→ Stored data entries:
■ ■ ■
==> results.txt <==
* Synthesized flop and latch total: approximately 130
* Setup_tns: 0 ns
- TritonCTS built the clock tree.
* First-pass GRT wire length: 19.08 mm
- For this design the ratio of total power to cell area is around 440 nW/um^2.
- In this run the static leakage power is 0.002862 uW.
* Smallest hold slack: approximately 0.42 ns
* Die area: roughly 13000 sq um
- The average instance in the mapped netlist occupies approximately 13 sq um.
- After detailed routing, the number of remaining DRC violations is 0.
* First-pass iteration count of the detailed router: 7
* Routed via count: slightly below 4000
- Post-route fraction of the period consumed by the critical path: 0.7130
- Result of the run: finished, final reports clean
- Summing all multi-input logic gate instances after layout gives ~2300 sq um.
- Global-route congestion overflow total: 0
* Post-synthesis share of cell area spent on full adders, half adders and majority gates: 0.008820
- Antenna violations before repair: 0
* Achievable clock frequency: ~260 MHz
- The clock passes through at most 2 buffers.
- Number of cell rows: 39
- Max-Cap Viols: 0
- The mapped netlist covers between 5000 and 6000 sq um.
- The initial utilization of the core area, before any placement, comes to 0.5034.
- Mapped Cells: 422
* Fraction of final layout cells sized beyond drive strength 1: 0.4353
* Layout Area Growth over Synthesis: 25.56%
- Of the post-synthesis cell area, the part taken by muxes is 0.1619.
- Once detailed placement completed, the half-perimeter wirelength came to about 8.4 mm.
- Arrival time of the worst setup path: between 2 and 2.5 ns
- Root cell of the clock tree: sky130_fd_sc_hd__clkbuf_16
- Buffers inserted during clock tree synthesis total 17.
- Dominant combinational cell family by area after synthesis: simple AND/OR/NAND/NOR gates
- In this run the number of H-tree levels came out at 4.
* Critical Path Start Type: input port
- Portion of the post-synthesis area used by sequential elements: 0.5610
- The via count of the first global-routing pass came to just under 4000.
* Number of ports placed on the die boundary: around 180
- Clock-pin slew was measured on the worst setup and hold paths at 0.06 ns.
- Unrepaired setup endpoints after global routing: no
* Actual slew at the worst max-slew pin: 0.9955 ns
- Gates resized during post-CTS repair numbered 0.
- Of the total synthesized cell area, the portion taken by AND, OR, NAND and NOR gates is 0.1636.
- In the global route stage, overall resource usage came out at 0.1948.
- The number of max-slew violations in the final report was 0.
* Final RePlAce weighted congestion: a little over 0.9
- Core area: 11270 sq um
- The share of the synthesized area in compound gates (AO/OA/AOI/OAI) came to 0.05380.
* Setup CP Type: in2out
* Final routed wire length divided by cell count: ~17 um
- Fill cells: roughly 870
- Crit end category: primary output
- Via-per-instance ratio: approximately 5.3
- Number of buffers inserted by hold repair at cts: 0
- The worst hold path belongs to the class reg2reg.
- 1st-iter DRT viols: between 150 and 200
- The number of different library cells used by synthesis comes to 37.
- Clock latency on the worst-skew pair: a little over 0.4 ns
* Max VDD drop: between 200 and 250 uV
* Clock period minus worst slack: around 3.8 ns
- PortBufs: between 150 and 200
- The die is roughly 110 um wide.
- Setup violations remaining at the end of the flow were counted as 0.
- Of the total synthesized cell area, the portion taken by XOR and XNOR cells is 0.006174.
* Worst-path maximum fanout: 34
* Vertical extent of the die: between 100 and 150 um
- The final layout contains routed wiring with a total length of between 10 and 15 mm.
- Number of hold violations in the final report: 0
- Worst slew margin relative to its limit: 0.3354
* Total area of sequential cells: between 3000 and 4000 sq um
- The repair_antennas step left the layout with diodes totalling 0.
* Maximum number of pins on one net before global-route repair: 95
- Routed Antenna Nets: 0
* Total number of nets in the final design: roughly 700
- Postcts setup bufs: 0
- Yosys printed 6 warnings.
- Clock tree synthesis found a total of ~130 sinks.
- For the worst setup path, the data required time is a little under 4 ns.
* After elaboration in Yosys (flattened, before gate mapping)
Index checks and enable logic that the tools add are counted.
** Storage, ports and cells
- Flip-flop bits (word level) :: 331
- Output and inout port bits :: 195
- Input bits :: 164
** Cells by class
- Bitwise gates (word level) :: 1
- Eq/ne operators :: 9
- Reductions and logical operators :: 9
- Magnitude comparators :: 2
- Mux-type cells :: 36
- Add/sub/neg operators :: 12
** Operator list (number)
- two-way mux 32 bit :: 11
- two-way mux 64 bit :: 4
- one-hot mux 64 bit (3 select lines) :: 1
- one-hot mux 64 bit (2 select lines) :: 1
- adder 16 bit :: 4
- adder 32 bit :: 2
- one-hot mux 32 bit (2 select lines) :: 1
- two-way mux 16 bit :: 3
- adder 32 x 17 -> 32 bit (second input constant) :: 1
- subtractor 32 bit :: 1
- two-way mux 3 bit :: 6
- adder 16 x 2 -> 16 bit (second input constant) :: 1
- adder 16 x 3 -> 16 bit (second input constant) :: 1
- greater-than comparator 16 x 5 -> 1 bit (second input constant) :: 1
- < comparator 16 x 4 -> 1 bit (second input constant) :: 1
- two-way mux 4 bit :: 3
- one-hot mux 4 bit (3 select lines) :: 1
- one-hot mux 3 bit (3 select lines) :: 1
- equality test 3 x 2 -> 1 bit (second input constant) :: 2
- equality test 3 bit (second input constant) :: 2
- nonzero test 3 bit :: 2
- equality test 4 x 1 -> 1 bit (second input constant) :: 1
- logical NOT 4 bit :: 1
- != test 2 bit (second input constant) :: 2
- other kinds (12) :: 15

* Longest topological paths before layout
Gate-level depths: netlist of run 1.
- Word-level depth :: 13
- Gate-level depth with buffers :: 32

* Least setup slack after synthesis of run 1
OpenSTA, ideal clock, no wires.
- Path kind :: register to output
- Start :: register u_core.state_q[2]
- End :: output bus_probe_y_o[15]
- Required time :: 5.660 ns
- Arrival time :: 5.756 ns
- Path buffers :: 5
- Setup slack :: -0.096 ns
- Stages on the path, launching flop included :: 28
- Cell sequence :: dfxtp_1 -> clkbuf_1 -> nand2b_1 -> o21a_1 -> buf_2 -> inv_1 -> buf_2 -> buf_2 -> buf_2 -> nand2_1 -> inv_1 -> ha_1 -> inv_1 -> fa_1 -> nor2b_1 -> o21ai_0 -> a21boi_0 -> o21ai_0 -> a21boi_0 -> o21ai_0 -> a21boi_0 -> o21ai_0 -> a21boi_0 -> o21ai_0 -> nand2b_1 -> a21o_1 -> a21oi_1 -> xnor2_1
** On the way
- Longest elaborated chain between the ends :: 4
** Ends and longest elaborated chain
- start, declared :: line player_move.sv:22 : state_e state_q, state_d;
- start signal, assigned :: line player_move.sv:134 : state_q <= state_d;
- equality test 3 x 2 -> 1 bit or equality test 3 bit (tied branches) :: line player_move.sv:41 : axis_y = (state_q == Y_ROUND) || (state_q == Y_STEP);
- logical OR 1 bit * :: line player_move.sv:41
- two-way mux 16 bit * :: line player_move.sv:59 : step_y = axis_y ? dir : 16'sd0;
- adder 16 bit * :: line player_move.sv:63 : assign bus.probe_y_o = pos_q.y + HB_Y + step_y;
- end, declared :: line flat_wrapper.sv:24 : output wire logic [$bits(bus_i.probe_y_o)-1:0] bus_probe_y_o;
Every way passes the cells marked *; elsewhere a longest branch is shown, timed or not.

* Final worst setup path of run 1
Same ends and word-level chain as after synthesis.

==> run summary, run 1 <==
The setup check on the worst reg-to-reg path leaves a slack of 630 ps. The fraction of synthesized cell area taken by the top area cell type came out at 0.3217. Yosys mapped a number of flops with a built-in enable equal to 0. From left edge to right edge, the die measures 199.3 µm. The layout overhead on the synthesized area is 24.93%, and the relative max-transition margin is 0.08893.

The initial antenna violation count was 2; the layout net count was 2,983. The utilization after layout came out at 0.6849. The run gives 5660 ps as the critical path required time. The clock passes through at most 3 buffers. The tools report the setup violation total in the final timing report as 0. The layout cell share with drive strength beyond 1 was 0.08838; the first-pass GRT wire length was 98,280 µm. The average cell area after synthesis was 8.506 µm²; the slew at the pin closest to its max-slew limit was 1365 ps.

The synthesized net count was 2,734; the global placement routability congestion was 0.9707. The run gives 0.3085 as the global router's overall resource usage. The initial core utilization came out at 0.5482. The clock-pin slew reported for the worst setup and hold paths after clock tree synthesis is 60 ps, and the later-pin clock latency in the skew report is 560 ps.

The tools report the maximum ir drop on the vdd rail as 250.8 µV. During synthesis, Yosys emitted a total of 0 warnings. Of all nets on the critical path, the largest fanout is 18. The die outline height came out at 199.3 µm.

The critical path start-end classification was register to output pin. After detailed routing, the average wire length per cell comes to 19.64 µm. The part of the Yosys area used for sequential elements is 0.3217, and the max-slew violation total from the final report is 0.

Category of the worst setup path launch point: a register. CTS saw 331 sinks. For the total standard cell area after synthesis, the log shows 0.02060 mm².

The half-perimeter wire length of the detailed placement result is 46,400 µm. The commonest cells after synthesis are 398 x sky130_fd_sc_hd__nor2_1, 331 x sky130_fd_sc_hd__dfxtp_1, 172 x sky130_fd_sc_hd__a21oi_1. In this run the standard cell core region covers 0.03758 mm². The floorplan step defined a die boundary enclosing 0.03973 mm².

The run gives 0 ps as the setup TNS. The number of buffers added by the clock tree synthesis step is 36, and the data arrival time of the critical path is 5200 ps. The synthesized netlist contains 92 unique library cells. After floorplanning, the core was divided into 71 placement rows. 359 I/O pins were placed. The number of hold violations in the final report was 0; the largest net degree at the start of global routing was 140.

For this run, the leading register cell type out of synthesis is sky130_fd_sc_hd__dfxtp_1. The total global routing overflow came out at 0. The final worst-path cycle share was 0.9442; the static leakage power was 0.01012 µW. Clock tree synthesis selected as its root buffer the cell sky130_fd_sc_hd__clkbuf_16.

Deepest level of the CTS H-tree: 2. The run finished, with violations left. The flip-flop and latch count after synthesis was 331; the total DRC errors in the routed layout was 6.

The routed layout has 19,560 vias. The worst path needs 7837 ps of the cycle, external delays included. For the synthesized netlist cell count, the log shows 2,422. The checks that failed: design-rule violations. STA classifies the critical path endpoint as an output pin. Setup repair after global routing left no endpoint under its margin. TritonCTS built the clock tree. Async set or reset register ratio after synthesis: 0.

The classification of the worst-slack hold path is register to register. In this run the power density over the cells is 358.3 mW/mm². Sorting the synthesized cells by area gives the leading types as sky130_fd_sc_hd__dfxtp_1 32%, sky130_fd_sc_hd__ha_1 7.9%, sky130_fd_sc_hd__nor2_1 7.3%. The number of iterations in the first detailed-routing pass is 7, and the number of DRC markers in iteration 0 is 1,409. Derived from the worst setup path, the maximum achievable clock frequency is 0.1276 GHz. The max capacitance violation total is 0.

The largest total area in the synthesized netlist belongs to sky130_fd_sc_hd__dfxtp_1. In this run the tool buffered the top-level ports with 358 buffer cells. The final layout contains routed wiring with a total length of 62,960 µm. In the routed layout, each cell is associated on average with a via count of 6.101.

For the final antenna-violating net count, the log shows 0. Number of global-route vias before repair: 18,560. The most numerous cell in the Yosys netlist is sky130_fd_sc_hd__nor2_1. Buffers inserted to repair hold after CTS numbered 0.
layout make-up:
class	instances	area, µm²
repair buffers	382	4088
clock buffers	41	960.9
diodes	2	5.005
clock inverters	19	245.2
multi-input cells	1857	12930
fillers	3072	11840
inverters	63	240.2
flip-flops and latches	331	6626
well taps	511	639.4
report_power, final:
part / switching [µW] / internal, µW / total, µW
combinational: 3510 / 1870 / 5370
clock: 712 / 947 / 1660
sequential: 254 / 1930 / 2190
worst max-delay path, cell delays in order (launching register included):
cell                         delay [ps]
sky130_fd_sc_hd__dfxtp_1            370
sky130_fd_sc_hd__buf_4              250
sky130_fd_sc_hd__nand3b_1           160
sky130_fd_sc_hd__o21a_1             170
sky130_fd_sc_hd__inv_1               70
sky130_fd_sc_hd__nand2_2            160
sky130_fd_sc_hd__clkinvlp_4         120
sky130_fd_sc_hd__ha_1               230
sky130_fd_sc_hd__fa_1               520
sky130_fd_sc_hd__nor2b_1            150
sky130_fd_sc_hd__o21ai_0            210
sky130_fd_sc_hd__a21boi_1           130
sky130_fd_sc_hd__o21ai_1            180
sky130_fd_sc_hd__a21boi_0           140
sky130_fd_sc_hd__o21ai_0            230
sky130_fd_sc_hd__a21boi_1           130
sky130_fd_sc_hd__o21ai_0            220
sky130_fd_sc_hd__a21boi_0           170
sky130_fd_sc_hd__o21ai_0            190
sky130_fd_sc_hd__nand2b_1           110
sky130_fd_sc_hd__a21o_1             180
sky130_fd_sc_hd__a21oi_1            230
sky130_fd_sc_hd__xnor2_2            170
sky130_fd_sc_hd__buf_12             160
■ ■ ■
Go through the entries and return each line where the word "drive" appears.

→ Completed task:
* Fraction of final layout cells sized beyond drive strength 1: 0.4353
The initial antenna violation count was 2; the layout net count was 2,983. The utilization after layout came out at 0.6849. The run gives 5660 ps as the critical path required time. The clock passes through at most 3 buffers. The tools report the setup violation total in the final timing report as 0. The layout cell share with drive strength beyond 1 was 0.08838; the first-pass GRT wire length was 98,280 µm. The average cell area after synthesis was 8.506 µm²; the slew at the pin closest to its max-slew limit was 1365 ps.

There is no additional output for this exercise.